Local schools get robot boost

Local schools get robot boost

Minister Husic and Member for Burt Matt Keogh with Clifton Hills Primary Year 6 students Libby Kemp and Cayden Anderson.

Local school kids will learn to build robots, write code, push the limits of human-powered vehicles, and travel across the world off the back of nearly $150,000 in federal funding for advancing scientific learning.

Minister for Industry and Science Ed Husic announced the sponsorship grants while visiting Clifton Hills Primary school in Kelmscott on Tuesday.

“We want Aussie kids to embrace science,” he said.

“Students will learn skills in engineering and coding that are the building blocks of everything from robots to rovers.”
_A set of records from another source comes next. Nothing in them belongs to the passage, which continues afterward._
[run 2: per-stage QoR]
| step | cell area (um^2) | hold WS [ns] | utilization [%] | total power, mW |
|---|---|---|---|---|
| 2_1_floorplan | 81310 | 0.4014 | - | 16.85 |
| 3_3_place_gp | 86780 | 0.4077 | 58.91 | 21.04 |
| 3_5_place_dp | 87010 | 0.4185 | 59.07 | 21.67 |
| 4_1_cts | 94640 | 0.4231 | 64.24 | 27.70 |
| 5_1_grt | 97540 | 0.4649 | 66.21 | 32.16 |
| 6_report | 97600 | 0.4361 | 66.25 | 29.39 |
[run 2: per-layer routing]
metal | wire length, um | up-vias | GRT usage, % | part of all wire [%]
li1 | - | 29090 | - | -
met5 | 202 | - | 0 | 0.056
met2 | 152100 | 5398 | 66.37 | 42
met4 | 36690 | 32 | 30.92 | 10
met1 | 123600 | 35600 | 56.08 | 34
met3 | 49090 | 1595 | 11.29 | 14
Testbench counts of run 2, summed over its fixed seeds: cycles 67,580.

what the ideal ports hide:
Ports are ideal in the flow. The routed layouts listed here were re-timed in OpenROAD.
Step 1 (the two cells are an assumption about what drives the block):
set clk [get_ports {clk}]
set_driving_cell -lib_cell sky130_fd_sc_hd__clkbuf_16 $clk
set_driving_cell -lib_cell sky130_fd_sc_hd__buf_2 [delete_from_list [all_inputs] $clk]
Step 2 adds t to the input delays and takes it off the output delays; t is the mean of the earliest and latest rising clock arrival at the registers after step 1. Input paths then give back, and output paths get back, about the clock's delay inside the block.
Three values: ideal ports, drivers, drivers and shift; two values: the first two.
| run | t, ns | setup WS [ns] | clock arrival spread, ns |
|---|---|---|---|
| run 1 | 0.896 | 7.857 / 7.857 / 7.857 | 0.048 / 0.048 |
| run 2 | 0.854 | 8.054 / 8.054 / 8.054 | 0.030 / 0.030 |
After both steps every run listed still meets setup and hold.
“We expect these science projects to build teamwork, encourage problem solving and teach kids more about the power of science.”
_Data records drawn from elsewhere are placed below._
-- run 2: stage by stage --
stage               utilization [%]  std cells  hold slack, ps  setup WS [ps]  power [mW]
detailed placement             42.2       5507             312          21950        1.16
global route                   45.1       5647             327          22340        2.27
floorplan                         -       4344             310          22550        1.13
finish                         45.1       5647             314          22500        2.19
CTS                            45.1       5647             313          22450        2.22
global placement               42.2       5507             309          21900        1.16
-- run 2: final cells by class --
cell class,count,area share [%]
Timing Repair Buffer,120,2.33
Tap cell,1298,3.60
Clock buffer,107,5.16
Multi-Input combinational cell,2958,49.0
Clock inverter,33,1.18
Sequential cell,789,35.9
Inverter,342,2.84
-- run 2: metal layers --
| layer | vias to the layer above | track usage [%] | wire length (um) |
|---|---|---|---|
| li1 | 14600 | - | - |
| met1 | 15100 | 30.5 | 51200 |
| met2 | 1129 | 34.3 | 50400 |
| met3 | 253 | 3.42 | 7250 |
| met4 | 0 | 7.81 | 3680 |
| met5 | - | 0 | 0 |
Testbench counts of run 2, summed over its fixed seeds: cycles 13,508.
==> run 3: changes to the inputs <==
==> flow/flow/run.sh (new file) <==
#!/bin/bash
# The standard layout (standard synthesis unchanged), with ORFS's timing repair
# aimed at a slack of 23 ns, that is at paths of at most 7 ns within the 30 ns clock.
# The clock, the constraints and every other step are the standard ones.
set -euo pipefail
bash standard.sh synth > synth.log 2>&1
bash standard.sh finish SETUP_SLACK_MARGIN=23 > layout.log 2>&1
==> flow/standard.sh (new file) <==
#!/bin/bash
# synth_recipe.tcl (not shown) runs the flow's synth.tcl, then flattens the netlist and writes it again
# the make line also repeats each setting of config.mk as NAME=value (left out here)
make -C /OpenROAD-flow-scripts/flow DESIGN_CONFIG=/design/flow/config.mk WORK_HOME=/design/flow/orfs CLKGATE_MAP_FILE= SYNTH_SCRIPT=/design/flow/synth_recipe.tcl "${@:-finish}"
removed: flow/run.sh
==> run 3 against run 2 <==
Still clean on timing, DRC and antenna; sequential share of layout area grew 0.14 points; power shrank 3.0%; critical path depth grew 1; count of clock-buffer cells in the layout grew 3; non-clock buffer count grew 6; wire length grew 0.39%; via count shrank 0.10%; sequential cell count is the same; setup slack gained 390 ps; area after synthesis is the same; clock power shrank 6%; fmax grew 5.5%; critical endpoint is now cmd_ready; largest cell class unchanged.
Clifton Hills has received a grant to support 20 students to participate in the first Lego League regional tournament, where they will design and build a Lego robot.

They will also learn to write the code that will enable the robot to complete missions.

Brookman Primary School and Rehoboth Christian College were also funded $14,000 and $15,000 respectively to participate in the tournament.

A total of 132 grants between $1,500 and $15,000 are being awarded to schools across Australia to enable students – who might not otherwise have had the opportunity – to engage in cutting edge science.

The funding is aimed at encouraging Australian students to consider a career in science, technology, engineering and mathematics (STEM) in the future.

Armadale High School and Carey Baptist College received $15,000 each to enter teams into the WA Pedal Prix Series.

Armadale High students will also get the chance to take part in this year’s WARP Robotics competition thanks to a $12,200 grant.

And South Thornlie Primary School will get in on the robot revolution with a $3,200 injection into their robotics program.

Meanwhile, Rehoboth Christian College students will have a plethora of opportunities to delve into science with grant funding awarded to the school for a conservation expedition to Indonesia, and participation in a national titration competition, Game Changers Awards, and the It Takes A Spark Conference.

Member for Burt Matt Keogh was excited about the opportunities these grants opened up for local kids.

“When it comes to competitions for science and robotics, our community always punches above our weight and it’s fantastic to see we’re being rewarded for it, with more than $143,000 federal funding going towards awesome projects underway right here in Armadale and Gosnells,” he said.

“Seeing local kids excelling at robotics and competing in STEM competitions is so exciting, they’re already skilling up for real world jobs of today and the future.

“Learning isn’t just about sitting around in the classroom, I congratulate our local schools for leading the way here in keeping kids engaged and excited about learning.”

The Sponsorship Grants 2024 is an initiative delivered under the Inspiring Australia – Science Engagement Program.